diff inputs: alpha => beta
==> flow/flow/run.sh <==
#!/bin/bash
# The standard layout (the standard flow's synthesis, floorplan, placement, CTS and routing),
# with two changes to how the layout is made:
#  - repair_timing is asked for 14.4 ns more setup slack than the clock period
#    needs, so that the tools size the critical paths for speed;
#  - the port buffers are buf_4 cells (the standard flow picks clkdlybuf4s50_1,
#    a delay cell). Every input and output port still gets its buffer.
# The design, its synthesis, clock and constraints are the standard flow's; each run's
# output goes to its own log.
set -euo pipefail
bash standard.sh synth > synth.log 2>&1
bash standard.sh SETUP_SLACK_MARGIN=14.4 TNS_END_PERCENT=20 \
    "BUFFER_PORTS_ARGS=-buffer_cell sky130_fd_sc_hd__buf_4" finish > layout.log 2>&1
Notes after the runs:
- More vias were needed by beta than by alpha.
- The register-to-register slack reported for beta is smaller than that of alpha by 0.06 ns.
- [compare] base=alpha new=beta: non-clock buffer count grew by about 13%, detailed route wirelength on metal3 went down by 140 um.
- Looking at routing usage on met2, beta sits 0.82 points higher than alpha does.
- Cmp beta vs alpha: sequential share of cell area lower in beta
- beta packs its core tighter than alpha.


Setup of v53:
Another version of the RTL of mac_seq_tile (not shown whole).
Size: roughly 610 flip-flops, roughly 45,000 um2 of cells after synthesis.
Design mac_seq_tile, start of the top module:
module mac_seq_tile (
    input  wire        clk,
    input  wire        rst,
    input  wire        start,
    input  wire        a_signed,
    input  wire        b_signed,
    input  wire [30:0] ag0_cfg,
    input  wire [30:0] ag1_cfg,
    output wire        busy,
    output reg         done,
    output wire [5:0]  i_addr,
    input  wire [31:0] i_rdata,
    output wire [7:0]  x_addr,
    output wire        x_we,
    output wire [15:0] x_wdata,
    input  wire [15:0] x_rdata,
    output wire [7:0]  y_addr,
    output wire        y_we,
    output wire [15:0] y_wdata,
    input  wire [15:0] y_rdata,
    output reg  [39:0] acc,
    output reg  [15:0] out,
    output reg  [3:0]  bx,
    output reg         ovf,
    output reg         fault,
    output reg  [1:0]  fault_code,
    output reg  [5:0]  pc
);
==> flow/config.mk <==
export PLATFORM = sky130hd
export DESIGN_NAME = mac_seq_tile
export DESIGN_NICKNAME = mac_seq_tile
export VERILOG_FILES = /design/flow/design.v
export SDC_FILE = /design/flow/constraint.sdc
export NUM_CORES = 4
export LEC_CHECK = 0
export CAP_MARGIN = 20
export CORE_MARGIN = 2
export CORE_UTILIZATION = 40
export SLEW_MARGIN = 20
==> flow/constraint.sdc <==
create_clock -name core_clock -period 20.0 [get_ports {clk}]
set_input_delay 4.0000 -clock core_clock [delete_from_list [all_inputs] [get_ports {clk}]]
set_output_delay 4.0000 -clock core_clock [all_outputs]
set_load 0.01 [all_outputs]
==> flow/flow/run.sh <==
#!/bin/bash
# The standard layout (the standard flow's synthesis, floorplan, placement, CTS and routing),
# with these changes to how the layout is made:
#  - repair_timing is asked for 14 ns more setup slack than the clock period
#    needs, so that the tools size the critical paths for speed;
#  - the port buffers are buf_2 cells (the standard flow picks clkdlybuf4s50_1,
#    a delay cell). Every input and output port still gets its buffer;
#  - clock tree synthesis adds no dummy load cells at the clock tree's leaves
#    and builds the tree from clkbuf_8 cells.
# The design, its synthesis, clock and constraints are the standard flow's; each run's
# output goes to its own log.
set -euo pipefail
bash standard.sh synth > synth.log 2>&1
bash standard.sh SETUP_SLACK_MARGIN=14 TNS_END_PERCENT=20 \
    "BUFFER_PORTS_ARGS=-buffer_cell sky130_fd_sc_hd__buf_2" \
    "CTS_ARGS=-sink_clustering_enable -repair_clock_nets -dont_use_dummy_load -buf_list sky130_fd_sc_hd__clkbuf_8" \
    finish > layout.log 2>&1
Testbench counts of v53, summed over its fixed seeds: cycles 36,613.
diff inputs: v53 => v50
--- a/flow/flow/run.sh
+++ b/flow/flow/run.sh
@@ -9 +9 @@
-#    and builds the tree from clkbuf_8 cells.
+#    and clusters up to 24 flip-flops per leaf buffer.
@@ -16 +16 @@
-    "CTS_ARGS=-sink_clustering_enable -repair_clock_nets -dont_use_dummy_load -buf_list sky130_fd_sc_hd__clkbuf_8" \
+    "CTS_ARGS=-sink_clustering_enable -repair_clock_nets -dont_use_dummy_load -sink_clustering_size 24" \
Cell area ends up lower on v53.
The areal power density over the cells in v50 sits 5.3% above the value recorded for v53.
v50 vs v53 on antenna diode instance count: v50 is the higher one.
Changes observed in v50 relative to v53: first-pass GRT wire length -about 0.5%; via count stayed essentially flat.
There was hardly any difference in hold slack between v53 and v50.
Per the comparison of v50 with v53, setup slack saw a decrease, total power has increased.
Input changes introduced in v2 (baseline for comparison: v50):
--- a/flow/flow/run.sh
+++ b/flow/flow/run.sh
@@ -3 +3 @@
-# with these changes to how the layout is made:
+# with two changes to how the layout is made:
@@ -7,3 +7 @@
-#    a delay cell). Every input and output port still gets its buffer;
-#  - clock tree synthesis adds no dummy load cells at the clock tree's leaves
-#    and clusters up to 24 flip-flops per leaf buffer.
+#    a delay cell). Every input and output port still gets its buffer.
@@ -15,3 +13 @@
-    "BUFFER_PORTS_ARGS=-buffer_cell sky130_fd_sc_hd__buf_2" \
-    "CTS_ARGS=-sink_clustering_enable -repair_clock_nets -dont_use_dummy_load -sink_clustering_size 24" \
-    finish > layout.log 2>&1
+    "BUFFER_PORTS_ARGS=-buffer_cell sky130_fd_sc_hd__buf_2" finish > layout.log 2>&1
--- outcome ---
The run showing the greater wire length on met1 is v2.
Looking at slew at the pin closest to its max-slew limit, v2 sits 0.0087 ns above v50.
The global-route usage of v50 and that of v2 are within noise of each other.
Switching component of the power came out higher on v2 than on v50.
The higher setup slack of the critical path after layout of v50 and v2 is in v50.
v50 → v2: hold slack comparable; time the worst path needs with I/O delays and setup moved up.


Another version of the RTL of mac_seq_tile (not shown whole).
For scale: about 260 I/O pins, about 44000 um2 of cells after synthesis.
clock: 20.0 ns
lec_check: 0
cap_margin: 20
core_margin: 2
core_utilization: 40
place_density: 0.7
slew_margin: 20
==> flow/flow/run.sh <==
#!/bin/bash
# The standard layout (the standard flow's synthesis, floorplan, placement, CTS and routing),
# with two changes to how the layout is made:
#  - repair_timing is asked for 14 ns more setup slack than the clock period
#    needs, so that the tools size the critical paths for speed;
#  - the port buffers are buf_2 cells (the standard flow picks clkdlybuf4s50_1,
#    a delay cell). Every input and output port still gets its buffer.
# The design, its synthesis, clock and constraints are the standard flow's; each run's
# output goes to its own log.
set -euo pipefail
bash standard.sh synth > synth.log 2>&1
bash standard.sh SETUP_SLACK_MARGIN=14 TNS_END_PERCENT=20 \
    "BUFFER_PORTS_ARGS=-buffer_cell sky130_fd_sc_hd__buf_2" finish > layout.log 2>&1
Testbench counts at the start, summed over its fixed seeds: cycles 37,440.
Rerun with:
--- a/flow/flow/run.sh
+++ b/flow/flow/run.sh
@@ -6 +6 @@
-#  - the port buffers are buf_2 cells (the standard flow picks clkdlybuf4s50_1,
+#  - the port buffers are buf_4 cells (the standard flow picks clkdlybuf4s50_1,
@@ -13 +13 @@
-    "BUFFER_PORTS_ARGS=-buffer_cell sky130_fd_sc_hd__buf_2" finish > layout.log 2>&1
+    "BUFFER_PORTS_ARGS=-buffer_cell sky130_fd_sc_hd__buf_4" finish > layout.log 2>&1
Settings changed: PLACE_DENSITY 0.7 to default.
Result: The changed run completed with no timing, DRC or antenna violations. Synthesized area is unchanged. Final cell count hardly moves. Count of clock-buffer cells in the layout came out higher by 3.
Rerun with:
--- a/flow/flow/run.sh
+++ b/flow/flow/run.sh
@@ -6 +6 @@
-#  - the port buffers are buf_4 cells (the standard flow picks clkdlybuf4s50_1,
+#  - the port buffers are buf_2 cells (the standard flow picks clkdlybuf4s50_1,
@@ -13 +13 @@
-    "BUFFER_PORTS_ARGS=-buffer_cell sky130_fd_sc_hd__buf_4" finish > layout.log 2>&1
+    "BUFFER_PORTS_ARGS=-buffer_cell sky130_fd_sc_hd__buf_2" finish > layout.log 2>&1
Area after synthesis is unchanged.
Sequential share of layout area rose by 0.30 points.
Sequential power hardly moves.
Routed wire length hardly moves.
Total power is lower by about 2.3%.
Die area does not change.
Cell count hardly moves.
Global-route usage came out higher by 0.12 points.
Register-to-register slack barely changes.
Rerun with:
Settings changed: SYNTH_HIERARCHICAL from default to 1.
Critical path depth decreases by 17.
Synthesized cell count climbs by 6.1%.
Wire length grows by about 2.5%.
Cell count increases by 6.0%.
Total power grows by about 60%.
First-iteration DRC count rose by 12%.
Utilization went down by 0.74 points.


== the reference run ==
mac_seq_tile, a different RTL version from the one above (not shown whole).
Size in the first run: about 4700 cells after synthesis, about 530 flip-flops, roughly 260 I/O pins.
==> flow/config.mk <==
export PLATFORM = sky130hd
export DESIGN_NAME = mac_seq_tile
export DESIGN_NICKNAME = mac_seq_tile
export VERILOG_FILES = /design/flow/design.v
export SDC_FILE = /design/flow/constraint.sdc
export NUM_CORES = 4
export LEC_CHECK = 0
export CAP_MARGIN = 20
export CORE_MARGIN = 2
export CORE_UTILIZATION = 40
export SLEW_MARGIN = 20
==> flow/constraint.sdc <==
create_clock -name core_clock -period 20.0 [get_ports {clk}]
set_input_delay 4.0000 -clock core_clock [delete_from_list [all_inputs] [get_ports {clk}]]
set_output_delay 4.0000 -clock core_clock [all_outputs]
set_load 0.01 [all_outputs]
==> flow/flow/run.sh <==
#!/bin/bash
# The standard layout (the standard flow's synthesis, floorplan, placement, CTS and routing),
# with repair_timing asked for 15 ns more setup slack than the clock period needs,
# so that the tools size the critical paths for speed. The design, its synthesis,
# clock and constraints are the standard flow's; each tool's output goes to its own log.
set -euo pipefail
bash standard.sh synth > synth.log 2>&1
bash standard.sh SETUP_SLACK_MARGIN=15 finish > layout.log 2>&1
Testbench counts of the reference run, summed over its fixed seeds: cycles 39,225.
From an optimization exercise on the open Yosys and OpenROAD flow, aimed at small area, a short achievable clock period and few clock cycles per item; shortcuts taken in it are not production practice.
Where RTL was checked, it was by simulation tests only, not by an equivalence proof against the original.
No functional check of the RTL was part of run 8.

==> flow/flow/run.sh <==
#!/bin/bash
# Layout flow: the standard ORFS flow (standard.sh, unchanged, with
# the standard flow's config.mk and SDC), with two settings on make's command line:
#  - the port buffers that the flow puts on every input and output are
#    sky130_fd_sc_hd__buf_1 rather than the delay buffer it picks by default.
# make's full output goes to standard_flow.log here; ORFS keeps each step's
# log under orfs/logs.
set -euo pipefail
bash standard.sh SETUP_SLACK_MARGIN=10 "BUFFER_PORTS_ARGS=-buffer_cell sky130_fd_sc_hd__buf_1" > standard_flow.log 2>&1
==> flow/standard.sh <==
#!/bin/bash
# synth_recipe.tcl (not shown) runs the flow's synth.tcl, then flattens the netlist and writes it again
# the make line also repeats each setting of config.mk as NAME=value (left out here)
make -C /OpenROAD-flow-scripts/flow DESIGN_CONFIG=/design/flow/config.mk WORK_HOME=/design/flow/orfs CLKGATE_MAP_FILE= SYNTH_SCRIPT=/design/flow/synth_recipe.tcl "${@:-finish}"
==> flow/config.mk <==
export PLATFORM = sky130hd
export DESIGN_NAME = sha256_core
export DESIGN_NICKNAME = sha256_core
export VERILOG_FILES = /design/flow/design.v
export SDC_FILE = /design/flow/constraint.sdc
export NUM_CORES = 4
export LEC_CHECK = 0
export CAP_MARGIN = 20
export CORE_MARGIN = 2
export CORE_UTILIZATION = 40
export CTS_CLUSTER_DIAMETER = 80
export CTS_CLUSTER_SIZE = 20
export SLEW_MARGIN = 20
==> flow/constraint.sdc <==
create_clock -name core_clock -period 15.0 [get_ports {clk}]
set_input_delay 3.0000 -clock core_clock [delete_from_list [all_inputs] [get_ports {clk}]]
set_output_delay 3.0000 -clock core_clock [all_outputs]
set_load 0.01 [all_outputs]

***

> **WHAT NEEDS TO BE DONE**: Scanning the material above, work out how many lines contain the word "leaf" and reply with the number only.

> **THE ANSWER**: 2